Dataset entries:
$ cat design.v
`timescale 1ns / 1ps
module VGTA(Start,Tosc,clr,FPGA_clk,Dout,DebugLED);
	input Start;
	input Tosc;
	input clr;
	input FPGA_clk;
	output [15:0] Dout;
	output [15:0] DebugLED;
	parameter M = 16'd7000;
	reg [15:0] Tosc_Cnt = 16'd0;
	reg [15:0] Cnt;
	reg [31:0] SwitchCnt = 32'd0;
	reg Td ;
	wire Tp ;
	wire Counter_clk;
	assign Counter_clk = Tp & FPGA_clk;
	assign Tp = Start^Td;
	assign Dout = Cnt;
	assign DebugLED[15:3] = Cnt[15:3];
	assign DebugLED[2] = Counter_clk;
	assign DebugLED[1] = Td;
	assign DebugLED[0] = Tp;
always@(posedge Tosc or negedge clr)
begin
	if(~clr) begin
		Tosc_Cnt <= 16'd0;
		Td <= 1'd0;
	end
	else begin		
		if(Tosc_Cnt<M) begin
			Tosc_Cnt <= Tosc_Cnt + 1'd1;
			Td <= 1'd0;
		end
		else if(Tosc_Cnt>=M) begin
			Tosc_Cnt <= Tosc_Cnt; 
			Td <= 1'd1;		
		end
	end
end
always@(posedge Counter_clk or negedge clr)
begin
	if(~clr)	
		Cnt <= 16'd0;		
	else begin
		if(Cnt[3:0] == 4'd9) begin
			Cnt[3:0] <= 4'd0 ;
			if(Cnt[7:4] == 4'd9) begin
				Cnt[7:4] <= 4'd0 ;
				if(Cnt[11:8] == 4'd9) begin
					Cnt[11:8] <= 4'd0 ;
					if(Cnt[15:12] == 4'd9) 
						Cnt[15:12] <= 4'd0 ;
					else
						Cnt[15:12] <= Cnt[15:12] + 1'd1;
				end
				else
					Cnt[11:8] <= Cnt[11:8] + 1'd1;
			end
			else
				Cnt[7:4] <= Cnt[7:4] + 1'd1;
		end
		else 
			Cnt[3:0] <= Cnt[3:0] + 1'd1;
	end
end
endmodule
$ cat run.sh
#!/bin/bash
# OpenROAD 26Q1-2900-gdf79404cd8, Yosys 0.63+post, stock flow scripts
make -C /OpenROAD-flow-scripts/flow DESIGN_CONFIG=/design/flow/config.mk WORK_HOME=/design/flow/orfs finish
$ cat config.mk
export PLATFORM = sky130hd
export DESIGN_NAME = VGTA
export DESIGN_NICKNAME = VGTA
export VERILOG_FILES = /design/flow/design.v
export SDC_FILE = /design/flow/constraint.sdc
export NUM_CORES = 4
export LEC_CHECK = 1
export CORE_AREA = 10 10 111 111
export DIE_AREA = 0 0 121 121
$ cat constraint.sdc
current_design VGTA

set clk_period 3.1
set clk_io_pct 0.2

create_clock -name clk0 -period $clk_period [get_ports {Tosc}]

set non_clock_inputs [all_inputs -no_clocks]
set_input_delay [expr $clk_period * $clk_io_pct] -clock clk0 $non_clock_inputs
set_output_delay [expr $clk_period * $clk_io_pct] -clock clk0 [all_outputs]
==> results.py <==
# Metrics from the implementation run
metrics = {
    "grt": {
        "met2_usage_pct": 6.020,
        "grt_pass1_wl_um": 5119,
        "antenna_found_initial": 0,
        "grt_max_degree": 19,
        "top_usage_layer": "met2",
        "grt_overflow": 0,
        "use_met3_pct": 1.323,
        "grtUsageTotal_pct": 4.132,
        "grt_pass1_vias": 1033,
        "met1_usage_pct": 5.948,
    },
    "floorplan": {
        "rows": 36,
        "die_h_um": 121,
        "pin_count": 36,
        "die_w_um": 121,
        "fp_util_pct": 17.24,
        "die-area_um2": 14640,
        "core_area_um2": 9864,
    },
    "final_timing": {
        "hold_viol": 0,
        "finalCritPeriodShare_pct": 84.21,
        "tns_ns": 0,
        "clock_skew_ns": 0.002110,
        "min_period_ns": 2.611,
        "tightest_slew_ns": 0.7804,
        "drv_slew": 0,
        "maxSlewHeadroom_pct": 47.81,
        "untimed_endpoints": 45,
        "unclocked_regs": 16,
        "rsz0062_at_grt": "false",
        "max_freq_ghz": 0.3831,
        "final-setup-viol-count": 0,
    },
    "placed_design": {
        "dp.cells": 309,
        "dp_hpwl_um": 2573,
        "place_congestion": 0.7767,
        "port_buffers": 35,
    },
    "worst_setup_path": {
        "path_max_fanout": 3,
        "r2r_slack_ns": 1.55,
        "cp_data_required_time_ns": 2.48,
        "cp-start-kind": "input port",
        "path_class": "input port to output port",
        "critPathArrivalTime_ns": 1.99,
        "critPathCaptureType": "output port",
    },
    "final_layout": {
        "syn_to_final_growth_pct": 26.27,
        "stdcell_count": 313,
        "drive_gt1_share_pct": 11.67,
        "fill_cells": 1041,
    },
    "pwr": {
        "ir_drop_mv": 0.1205,
        "power_density_nw_per_um2": 191.6,
        "p_leak_uw": 0.0009358,
    },
    "clocking": {
        "clockBufferDepth": 2,
        "cts_tree": "built",
        "clkTransAtPathRegs_ns": 0.06,
        "root_buffer": "clkbuf_8",
        "h-tree-depth": 1,
        "cts_buffers": 3,
        "ctsHoldBuffers": 0,
        "ctsResizeCount": 0,
        "insertion_delay_ns": 0.25,
        "post-cts-setup-buffers": 0,
    },
    "synthesis": {
        "ys_seq_elements": 33,
        "netlist-cell-type-count": 39,
        "top_cell": "dfrtp_1",
        "ys_seq_share_pct": 48.57,
        "top_cells_by_count": "dfrtp_1, buf_4, xor2_1, nand2_1, inv_1",
        "avgSynthCellArea_um2": 10.76,
        "synthCells": 158,
        "largest_area_cell": "dfrtp_1",
        "top_cells_by_area": "dfrtp_1, xor2_1, buf_4",
        "ys.flop_type": "dfrtp_1",
        "synth-async-reset-ratio_pct": 100.0,
        "ys_warn_count": 1,
        "edf_count": 0,
        "synth_top_area_share_pct": 48.57,
        "yosysChipArea_um2": 1700,
        "syn_area_um2": 1700,
        "synth_stat.cells": 158,
    },
    "drt": {
        "drt_iter0_markers": 63,
        "postRouteAntennaNets": 0,
        "wl_um": 3245,
        "n_antenna_cell": 0,
        "drt-vias-per-instance": 3.642,
        "drcViolationCount": 0,
        "vias": 1140,
        "wl_per_cell_um": 10.37,
        "drtPass1Iterations": 4,
    },
    "outcome": {
        "status": "finished, final reports clean",
    },
    "job": {
        "warning_count": 27,
        "cap_violations": 0,
    },
    "worst_hold_path": {
        "hp-class": "flop to flop",
    },
}
cells in the final DEF, fill, tap and decap left out, drive strengths merged:
cell           instances
a2111oi                1
a211oi                 1
a21o                   2
a21oi                  2
a22o                   3
a31o                   1
and2                   2
and4                   2
and4bb                 1
buf                    2
clkbuf                 3
clkdlybuf4s50         35
clkinv                 1
dfrtp                 33
ha                     2
inv                    9
mux2                   3
mux2i                  2
nand2                 14
nand2b                 2
nand3                  7
nand4                  3
nand4b                 1
nor2                   6
nor2b                  2
nor3                   8
nor3b                  2
nor4                   3
nor4b                  1
nor4bb                 2
o21ai                  4
o31a                   1
xnor2                  4
xor2                  15
through the flow:
step                      power, uW  hold WS [ns]  setup WS, ns  area, um2  utilization (%)
after CTS                     418.8        0.3828        0.4673       2147            21.77
after global routing          431.7        0.3921        0.4406       2147            21.77
after detailed placement      257.5        0.3672        0.4582       2101            21.30
final                         411.4        0.3771        0.4894       2147            21.77
after global placement        257.1        0.3663        0.4722       2101            21.30
after floorplan               240.3        0.3244         1.226       1700                -
flip-flops by register name, indices dropped and copies added, names as in the netlist:
register	flops
Td	1
Cnt	16
Tosc_Cnt	16
cell type report:
class / instances / area [um2] / share of cell area [%]
sequential: 33 / 825.8 / 38.46
timing repair buffer: 37 / 365.4 / 17.02
multi-input combinational: 97 / 709.4 / 33.04
inverter: 9 / 33.78 / 1.573
clock inverter: 1 / 5.005 / 0.2331
clock buffer: 3 / 41.29 / 1.923
tap: 133 / 166.4 / 7.751
path summary, 6_finish.rpt:
path | start | cells after the start | to
min reg2reg | Tosc_Cnt[14]$_DFFE_PN0N_ | 0 | Tosc_Cnt[14]$_DFFE_PN0N_
max reg2reg | Tosc_Cnt[11]$_DFFE_PN0N_ | 4 | Tosc_Cnt[1]$_DFFE_PN0N_
min in group asynchronous | clr | 1 | Tosc_Cnt[12]$_DFFE_PN0N_
max in group asynchronous | clr | 1 | Tosc_Cnt[7]$_DFFE_PN0N_
min | Tosc_Cnt[14]$_DFFE_PN0N_ | 0 | Tosc_Cnt[14]$_DFFE_PN0N_
max | Start | 4 | DebugLED[2]
report_power, final:
part | switching (uW) | total (uW) | leakage, uW | internal, uW
Combinational | 12.2 | 19.8 | 0.000469 | 7.60
Sequential | 0 | 232 | 0.000441 | 232
Clock | 70.6 | 159 | 0.0000255 | 88.9
Total | 82.8 | 411 | 0.000936 | 329
metal layers:
| layer | share of wire [%] | vias to the layer above | wire (um) |
|---|---|---|---|
| met5 | 0 | - | 0 |
| li1 | - | 567 | - |
| met2 | 40 | 28 | 1297 |
| met3 | 9.9 | 2 | 322 |
| met1 | 49 | 543 | 1585 |
| met4 | 1.2 | 0 | 40 |
cell families after synthesis:
family / after synthesis / share of synthesized area (%)
adder cells (fa/ha/maj): 2 / 1.471
AND-OR/OR-AND: 15 / 6.549
multiplexers: 5 / 3.385
flip-flops: 33 / 48.57
XOR/XNOR: 19 / 9.787
AND/OR/NAND/NOR: 56 / 20.53
buffers and inverters: 28 / 9.713
worst max-delay path, stage by stage:
cell	delay [ns]
clkdlybuf4s50_1	0.47
xor2_1	0.16
and2_1	0.23
clkdlybuf4s50_1	0.50
Power figures rest on the tool's default switching activity, not on a simulated workload.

REQUIRED WORK
Which lines in the records above contain the word "instances"? Return each of them.

TASK RESPONSE
cell           instances
class / instances / area [um2] / share of cell area [%]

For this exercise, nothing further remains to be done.